Saved data entries

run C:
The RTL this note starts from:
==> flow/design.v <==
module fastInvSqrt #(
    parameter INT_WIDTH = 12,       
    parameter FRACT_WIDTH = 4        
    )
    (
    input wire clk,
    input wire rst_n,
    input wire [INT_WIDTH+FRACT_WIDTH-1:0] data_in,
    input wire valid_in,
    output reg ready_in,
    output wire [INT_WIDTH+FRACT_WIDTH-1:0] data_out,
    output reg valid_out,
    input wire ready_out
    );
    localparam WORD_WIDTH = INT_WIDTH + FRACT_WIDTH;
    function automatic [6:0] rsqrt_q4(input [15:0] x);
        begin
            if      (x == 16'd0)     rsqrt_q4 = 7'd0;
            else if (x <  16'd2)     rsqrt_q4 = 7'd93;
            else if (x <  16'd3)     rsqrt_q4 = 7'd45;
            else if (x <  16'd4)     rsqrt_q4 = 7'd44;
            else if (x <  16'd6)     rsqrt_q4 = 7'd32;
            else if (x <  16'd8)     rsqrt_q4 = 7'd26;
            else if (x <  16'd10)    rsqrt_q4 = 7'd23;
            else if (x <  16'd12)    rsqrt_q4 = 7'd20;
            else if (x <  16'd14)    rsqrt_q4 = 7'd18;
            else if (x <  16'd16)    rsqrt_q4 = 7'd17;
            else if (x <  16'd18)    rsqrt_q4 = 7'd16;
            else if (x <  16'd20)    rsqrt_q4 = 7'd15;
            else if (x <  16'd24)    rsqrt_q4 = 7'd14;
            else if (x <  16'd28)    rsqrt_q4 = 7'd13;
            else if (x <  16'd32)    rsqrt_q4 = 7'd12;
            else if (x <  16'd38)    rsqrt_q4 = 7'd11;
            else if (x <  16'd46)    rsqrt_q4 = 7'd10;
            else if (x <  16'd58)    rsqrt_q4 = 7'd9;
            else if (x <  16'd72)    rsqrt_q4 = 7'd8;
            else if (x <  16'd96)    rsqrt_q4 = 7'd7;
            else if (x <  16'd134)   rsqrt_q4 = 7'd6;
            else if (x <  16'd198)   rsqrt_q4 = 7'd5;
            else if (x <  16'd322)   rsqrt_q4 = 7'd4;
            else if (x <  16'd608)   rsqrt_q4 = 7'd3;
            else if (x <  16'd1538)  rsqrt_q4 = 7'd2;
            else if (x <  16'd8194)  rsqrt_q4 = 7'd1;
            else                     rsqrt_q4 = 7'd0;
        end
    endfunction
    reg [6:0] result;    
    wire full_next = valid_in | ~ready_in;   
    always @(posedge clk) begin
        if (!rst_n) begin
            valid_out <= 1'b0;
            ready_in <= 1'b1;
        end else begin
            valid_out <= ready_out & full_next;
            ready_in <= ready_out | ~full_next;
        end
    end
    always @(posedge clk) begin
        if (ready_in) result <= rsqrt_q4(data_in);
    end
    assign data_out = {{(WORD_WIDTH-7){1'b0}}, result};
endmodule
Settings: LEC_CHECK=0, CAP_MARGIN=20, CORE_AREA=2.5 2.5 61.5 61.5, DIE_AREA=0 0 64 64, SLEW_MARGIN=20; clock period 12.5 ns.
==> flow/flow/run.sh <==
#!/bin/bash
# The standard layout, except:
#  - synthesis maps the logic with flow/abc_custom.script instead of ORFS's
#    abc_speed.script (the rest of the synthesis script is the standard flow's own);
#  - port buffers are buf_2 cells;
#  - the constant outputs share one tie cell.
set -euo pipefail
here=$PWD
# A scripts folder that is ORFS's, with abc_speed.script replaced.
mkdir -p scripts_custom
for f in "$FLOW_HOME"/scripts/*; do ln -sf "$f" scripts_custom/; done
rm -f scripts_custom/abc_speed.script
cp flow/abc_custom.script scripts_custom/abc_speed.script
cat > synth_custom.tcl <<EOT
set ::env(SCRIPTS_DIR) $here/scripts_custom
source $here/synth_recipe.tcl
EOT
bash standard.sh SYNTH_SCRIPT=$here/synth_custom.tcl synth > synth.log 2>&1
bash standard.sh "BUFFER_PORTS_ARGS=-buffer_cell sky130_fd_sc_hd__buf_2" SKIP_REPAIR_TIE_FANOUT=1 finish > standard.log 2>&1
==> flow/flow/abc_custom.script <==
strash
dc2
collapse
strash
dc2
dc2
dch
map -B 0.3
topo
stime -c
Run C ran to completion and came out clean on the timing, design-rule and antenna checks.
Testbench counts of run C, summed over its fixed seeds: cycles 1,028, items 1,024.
This design comes from an exercise in tuning for small area, a short achievable clock period and few clock cycles on the open sky130 flow, not from production work.
Where RTL was checked, it was by simulation tests only, not by an equivalence proof against the original.
Power and IR drop assume default switching activity.

onyx:
// seq_core
module seq_core(
    input              rst,    
    input              clk,
    output reg [(10)-1:0] pc,
    input  [(16)-1:0] instruction,
    output             read,
    output             write,
    output [(10)-1:0] address,
    input  [(32)-1:0] data_in,
    output [(32)-1:0] data_out,
    output             halted
);
reg [31:0] rf [0:7];
reg [7:0]  rvalid;
reg [15:0] ir;
reg [9:0]  ir_pc;
reg        e_valid;
reg        e_pred;
reg [7:0]  a_sel, b_sel;    
reg [7:0]  wen;             
reg        e_store, e_load, e_halt;
wire [6:0] f_op = instruction[15:9];
wire f_load  = (f_op[6:2] == 5'b00111);
wire f_loadc = (f_op[6:2] == 5'b01000);
wire f_store = (f_op[6:2] == 5'b01001);
wire f_alu   = (f_op >= 7'd1) && (f_op <= 7'd10);
wire f_shift = (f_op >= 7'd11) && (f_op <= 7'd13);
wire f_jmp   = (f_op[6:3] == 4'b0101);
wire f_jc    = (f_op[6:3] == 4'b0111);
wire f_halt  = (f_op == 7'h7f);
reg [2:0] f_aidx;
always @(*) begin
    if (f_load)                f_aidx = instruction[2:0];
    else if (f_loadc | f_store) f_aidx = instruction[10:8];
  ...
Settings: LEC_CHECK=0, ABC_CLOCK_PERIOD_IN_PS=3000, CAP_MARGIN=20, CORE_MARGIN=2, CORE_UTILIZATION=40, PLACE_DENSITY=0.6, SETUP_SLACK_MARGIN=5, SLEW_MARGIN=20; clock period 8.5 ns.
run.sh (not shown) runs the stock make flow with config.mk's settings and CLKGATE_MAP_FILE= SYNTH_SCRIPT=/design/flow/synth_recipe.tcl, a recipe that flattens the netlist after the stock synthesis.
onyx finished all stages; the layout is clean.
This is an optimization exercise on Yosys and OpenROAD, whose aim is small area and a short achievable clock period, not a production implementation.
Only simulation tests tie the RTL to the original design; equivalence was not proved.
Power is estimated from default activity; no workload was simulated.

==> flow/design.v <==
module proc (
    input         clk,
    input         reset,
    input         intrq,
    input         ioskp,
    input  [11:0] mq,
    input         mql,
    output        dfrm_n,
    output        jump_n,
    output        intak_n,
    output        ioinst,
    output        mdl_n,
    output [11:0] md_n,
    output        mread_n,
    output        mwrite_n);
    genvar i;
    reg s_f1, s_f2, s_d1, s_d2, s_d3, s_e1, s_e2, s_e3, s_i1;
    reg [11:9] ir;
    reg        ir8;
    reg        iotf;                      
    reg [11:0] ac, ma, pc;
    reg        lnk;
    wire acz     = ~| ac;
    wire ir0     = ir == 3'o0;
    wire ir1     = ir == 3'o1;
    wire ir2     = ir == 3'o2;
    wire ir3     = ir == 3'o3;
    wire ir4     = ir == 3'o4;
    wire ir5     = ir == 3'o5;
    wire ir6     = ir == 3'o6;
    wire ir7     = ir == 3'o7;
    wire iotd    = iotf;
    wire grpa    = s_e1 & ir7 & ~ ma[8];
    wire grpb    = s_e1 & ir7 & ma[8] & ~ iotf;
    wire arith1  = s_e1 & ~ ir[11] & ~ ir[10];
    wire isz1    = s_e1 & ir2;
    wire dca1    = s_e1 & ir3;
    wire jms1    = s_e1 & ir4;
    wire jmp1    = s_e1 & ir5;
    wire iot1    = s_e1 & iotd;
    wire and2    = s_e2 & (ir0 | ir1 & acz);
    wire tad2    = s_e2 & ir1 & ~ acz;
    wire isz2    = s_e2 & ir2;
    wire dca2    = s_e2 & ir3;
    wire jms2    = s_e2 & ir4;
    wire iot2    = s_e2 & iotd;
    wire tad3    = s_e3 & ir[9];      
    wire isz3    = s_e3 & ir[10];
    wire jms3    = s_e3 & ir[11];
    wire autoidx = ma[11:3] == 9'o001;
    wire meminst = ~ (mq[11] & mq[10]);
    wire mqgrpb  = mq[11:8] == 4'b1111 & mq[2:0] == 3'b000;
    wire skip    = s_f2 & mqgrpb & (((lnk & mq[4]) | (acz & mq[5]) | (ac[11] & mq[6])) ^ mq[3]);
    wire [11:0] pcc;
    assign pcc[0] = 1'b1;
    assign pcc[1] = pc[0] | skip;
    generate for (i = 2; i < 12; i = i + 1) begin : g_pcc
        assign pcc[i] = pcc[1] & (& pc[i-1:1]);
    end endgenerate
    wire [11:0] pcinc = pc ^ {pcc[11:1], ~ skip};
    wire [11:0] ix = s_e2 & ir[11] ? ma : mq;
    wire [11:0] ixc;
    assign ixc[0] = 1'b1;
    generate for (i = 1; i < 12; i = i + 1) begin : g_ixc
        assign ixc[i] = & ix[i-1:0];
    end endgenerate
    wire [11:0] ixinc = ix ^ ixc;
    wire e1iot = s_e1 & ir[11] & ir[10];
    wire selp  = s_f1 | s_e2 & ir[11] | e1iot & ~ iotd;               
    wire selm  = s_d1 | s_d3 | s_e1 & ~ (ir[11] & ir[10]) | s_e3;     
    wire sela  = e1iot & iotd | s_e2 & ~ ir[11];                      
    wire [11:0] mdo = {12{selp}} & pc | {12{selm}} & ma | {12{sela}} & ac;
    wire brk = jmp1 | jms3 | grpb;
    assign md_n     = ~ mdo;
    assign mdl_n    = ~ lnk;
    assign mread_n  = ~ (s_f1 | s_d1 | arith1 | isz1 | brk & ~ intrq);
    assign mwrite_n = ~ (s_d1 & autoidx | jms1 | dca1 | isz1 | s_i1);
    assign dfrm_n   = ~ (s_e1 & ~ ir[11] & ir8);
    assign jump_n   = ~ (s_e1 & ir[11] & ~ ir[10]);
    assign intak_n  = ~ s_i1;
    assign ioinst   = iot1;
    wire [11:0] tp = ma;
    wire [11:0] tg = ~ ma & ac;
    wire [2:0]  bg, bp;
    generate for (i = 0; i < 3; i = i + 1) begin : g_blk
        assign bg[i] = tg[4*i+3] | tp[4*i+3] & tg[4*i+2] | tp[4*i+3] & tp[4*i+2] & tg[4*i+1] |
                       tp[4*i+3] & tp[4*i+2] & tp[4*i+1] & tg[4*i];
        assign bp[i] = & tp[4*i+3:4*i];
    end endgenerate
    wire [3:0]  bc;                          
    assign bc[0] = 1'b0;
    assign bc[1] = bg[0];
    assign bc[2] = bg[1] | bp[1] & bg[0];
    assign bc[3] = bg[2] | bp[2] & bg[1] | bp[2] & bp[1] & bg[0];
    wire [11:0] tc;
    generate for (i = 0; i < 3; i = i + 1) begin : g_in
        assign tc[4*i]   = bc[i];
        assign tc[4*i+1] = tg[4*i] | tp[4*i] & bc[i];
        assign tc[4*i+2] = tg[4*i+1] | tp[4*i+1] & tg[4*i] | tp[4*i+1] & tp[4*i] & bc[i];
        assign tc[4*i+3] = tg[4*i+2] | tp[4*i+2] & tg[4*i+1] | tp[4*i+2] & tp[4*i+1] & tg[4*i] |
                           tp[4*i+2] & tp[4*i+1] & tp[4*i] & bc[i];
    end endgenerate
    wire [11:0] tsum = tp ^ tc;
    wire        tlnk = lnk ^ bc[3];
    wire [11:0] gy = (ac & {12{~ ma[7]}}) ^ {12{ma[5]}};
    wire [12:0] gc;
    assign gc[0] = ma[0];
    generate for (i = 1; i < 13; i = i + 1) begin : g_g1
        assign gc[i] = ma[0] & (& gy[i-1:0]);
    end endgenerate
    wire [11:0] gsum = gy ^ gc[11:0];
    wire        newl = ((lnk & ~ ma[6]) ^ ma[4]) ^ gc[12];
    wire [12:0] ls   = {newl, gsum};
    wire r_nop  = ma[3:1] == 3'b000;
    wire r_bsw  = ma[3:1] == 3'b001;
    wire r_ral  = ma[3:1] == 3'b010;
    wire r_rtl  = ma[3:1] == 3'b011;
    wire r_rar  = ma[3:1] == 3'b100;
    wire r_rtr  = ma[3:1] == 3'b101;
    wire r_one  = ma[3] & ma[2];
    wire [12:0] rot = {13{r_nop}} & ls |
                      {13{r_bsw}} & {newl, gsum[5:0], gsum[11:6]} |
                      {13{r_ral}} & {ls[11:0], ls[12]} |
                      {13{r_rtl}} & {ls[10:0], ls[12:11]} |
                      {13{r_rar}} & {ls[0], ls[12:1]} |
                      {13{r_rtr}} & {ls[1:0], ls[12:2]} |
                      {13{r_one}};
    wire endinst = and2 | tad3 | dca2 | isz3 | iot2 | grpa;
    always @(posedge clk or posedge reset) begin
        if (reset) begin
            {s_f1, s_f2, s_d1, s_d2, s_d3, s_e1, s_e2, s_e3, s_i1} <= 9'b100000000;
        end else begin
            s_f1 <= endinst & ~ intrq;
            s_i1 <= (endinst | brk) & intrq;
            s_f2 <= s_f1 | brk & ~ intrq;
            s_d1 <= s_f2 & meminst & mq[8];
            s_d2 <= s_d1;
            s_d3 <= s_d2 & autoidx;
            s_e1 <= s_f2 & ~ (meminst & mq[8]) | s_d2 & ~ autoidx | s_d3;
            s_e2 <= s_e1 & (~ ir[11] | ir4 | iotd) | s_i1;
            s_e3 <= s_e2 & (ir1 & ~ acz | ir2 | ir4);
        end
    end
    wire pcinc_en = s_f2 | isz3 & ~| ma | iot2 & ioskp;
    always @(posedge clk or posedge reset) begin
        if (reset)             pc <= 12'o0000;
        else if (jmp1 | jms3)  pc <= ma;
        else if (pcinc_en)     pc <= pcinc;
    end
    always @(posedge clk) begin
        if (s_i1)      ir <= 3'o4;
        else if (s_f2) ir <= mq[11:9];
        if (s_f2)      ir8 <= mq[8];
        if (s_i1)      iotf <= 1'b0;
        else if (s_f2) iotf <= mq[11:9] == 3'o6 | mq[11:8] == 4'b1111 & (| mq[2:0]);
    end
    always @(posedge clk) begin
        if (s_f2)                              ma <= {meminst ? (pc[11:7] & {5{mq[7]}}) : mq[11:7], mq[6:0]};
        else if (s_d2 & autoidx | isz2 | jms2) ma <= ixinc;
        else if (s_d2)                         ma <= mq;
        else if (tad2)                         ma <= mq ^ ac;
        else if (s_i1)                         ma <= 12'o0000;
    end
    wire acmq = s_e2 & (ir[11] | ~ ir[10]);       
    always @(posedge clk) begin
        if (and2 | iot2 | dca2 | grpb & ma[7] | tad3 | grpa)
            ac <= {12{acmq}} & mq & (ac | {12{ir[9] | ir[11]}}) |
                  {12{tad3}} & tsum |
                  {12{s_e1 & ~ ma[8]}} & rot[11:0];
        if (iot2)       lnk <= mql;
        else if (tad3)  lnk <= tlnk;
        else if (grpa)  lnk <= rot[12];
    end
endmodule
Settings: LEC_CHECK=0, CAP_MARGIN=20, CORE_MARGIN=2, CORE_UTILIZATION=40, SETUP_SLACK_MARGIN=3.2, SLEW_MARGIN=20; clock period 6.5 ns.
standard.sh (not shown) runs the stock make flow with config.mk's settings and CLKGATE_MAP_FILE= SYNTH_SCRIPT=/design/flow/synth_recipe.tcl, a recipe that flattens the netlist after the stock synthesis.
==> flow/flow/run.sh <==
#!/bin/bash
# Standard synthesis, then the combinational logic re-mapped by ABC (flip-flops untouched),
# then the standard layout from the re-mapped netlist. Each tool's output goes to its own log.
set -euo pipefail
W=$(pwd)
F=$W/flow
R=$W/orfs/results/$FLOW_PLATFORM/proc/base
YOSYS=$FLOW_HOME/../tools/install/yosys/bin/yosys
[[ -x $YOSYS ]] || YOSYS=yosys
bash standard.sh synth > $W/log_synth.txt 2>&1
cp $R/1_2_yosys.v $W/standard_netlist.v
if REMAP_LIB=$FLOW_HOME/platforms/sky130hd/lib/sky130_fd_sc_hd__tt_025C_1v80.lib \
   REMAP_IN=$W/standard_netlist.v REMAP_OUT=$W/remap_netlist.v REMAP_TOP=$FLOW_TOP \
   REMAP_ABC=$F/remap.abc REMAP_STAT_IN=$W/remap_stat_in.txt REMAP_STAT_OUT=$W/remap_stat_out.txt \
   $YOSYS -c $F/remap.tcl > $W/log_remap.txt 2>&1 &&
   python3 $F/flops.py $W/standard_netlist.v | sort > $W/flops_standard.txt &&
   python3 $F/flops.py $W/remap_netlist.v | sort > $W/flops_remap.txt &&
   cmp -s $W/flops_standard.txt $W/flops_remap.txt; then
  echo "using the re-mapped netlist" > $W/remap_choice.txt
  cp $W/remap_netlist.v $R/1_2_yosys.v
  rm -f $R/1_synth.odb $R/1_synth.sdc
else
  echo "re-map failed or changed the flip-flops: using the standard netlist" > $W/remap_choice.txt
fi
bash standard.sh > $W/log_layout.txt 2>&1
Other scripts of this flow, unchanged in this note and not shown: flow/flow/flops.py, flow/flow/remap.abc, flow/flow/remap.tcl
Then changed:
- SETUP_SLACK_MARGIN: 3.2 -> 3.4
- The changed run finished with timing, DRC and antenna clean
- clock power goes down by about 6%
- final area rises by 17%
- via count climbs by 15%
- final cell count rose by about 15%
Context: an optimization exercise on an open-source flow, tuned for small area. The choices shown serve that exercise and are no tape-out recipe.
Function was checked by simulation only, so behaviour that the tests miss may differ from the original.
Power and IR drop assume default switching activity.

[run.sh]
#!/bin/bash
# synth_recipe.tcl (not shown) runs the flow's synth.tcl, then flattens the netlist and writes it again
# the make line also repeats each setting of config.mk as NAME=value (left out here)
make -C /OpenROAD-flow-scripts/flow DESIGN_CONFIG=/design/flow/config.mk WORK_HOME=/design/flow/orfs CLKGATE_MAP_FILE= SYNTH_SCRIPT=/design/flow/synth_recipe.tcl finish
[config.mk]
export PLATFORM = sky130hd
export DESIGN_NAME = alu
export DESIGN_NICKNAME = alu
export VERILOG_FILES = /design/flow/design.v
export SDC_FILE = /design/flow/constraint.sdc
export NUM_CORES = 4
export LEC_CHECK = 0
export CAP_MARGIN = 20
export CORE_MARGIN = 2
export CORE_UTILIZATION = 40
export SLEW_MARGIN = 20
[constraint.sdc]
create_clock -name core_clock -period 6.5 [get_ports {clk}]
set_input_delay 1.3000 -clock core_clock [delete_from_list [all_inputs] [get_ports {clk}]]
set_output_delay 1.3000 -clock core_clock [all_outputs]
set_load 0.01 [all_outputs]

**Directions**
Copy the lines above exactly. Start with the line containing "wire full_next = valid_in | ~ready_in;", end with the line containing "finish > standard.log 2>&1", and include both.

**Answer box**
    wire full_next = valid_in | ~ready_in;   
    always @(posedge clk) begin
        if (!rst_n) begin
            valid_out <= 1'b0;
            ready_in <= 1'b1;
        end else begin
            valid_out <= ready_out & full_next;
            ready_in <= ready_out | ~full_next;
        end
    end
    always @(posedge clk) begin
        if (ready_in) result <= rsqrt_q4(data_in);
    end
    assign data_out = {{(WORD_WIDTH-7){1'b0}}, result};
endmodule
Settings: LEC_CHECK=0, CAP_MARGIN=20, CORE_AREA=2.5 2.5 61.5 61.5, DIE_AREA=0 0 64 64, SLEW_MARGIN=20; clock period 12.5 ns.
==> flow/flow/run.sh <==
#!/bin/bash
# The standard layout, except:
#  - synthesis maps the logic with flow/abc_custom.script instead of ORFS's
#    abc_speed.script (the rest of the synthesis script is the standard flow's own);
#  - port buffers are buf_2 cells;
#  - the constant outputs share one tie cell.
set -euo pipefail
here=$PWD
# A scripts folder that is ORFS's, with abc_speed.script replaced.
mkdir -p scripts_custom
for f in "$FLOW_HOME"/scripts/*; do ln -sf "$f" scripts_custom/; done
rm -f scripts_custom/abc_speed.script
cp flow/abc_custom.script scripts_custom/abc_speed.script
cat > synth_custom.tcl <<EOT
set ::env(SCRIPTS_DIR) $here/scripts_custom
source $here/synth_recipe.tcl
EOT
bash standard.sh SYNTH_SCRIPT=$here/synth_custom.tcl synth > synth.log 2>&1
bash standard.sh "BUFFER_PORTS_ARGS=-buffer_cell sky130_fd_sc_hd__buf_2" SKIP_REPAIR_TIE_FANOUT=1 finish > standard.log 2>&1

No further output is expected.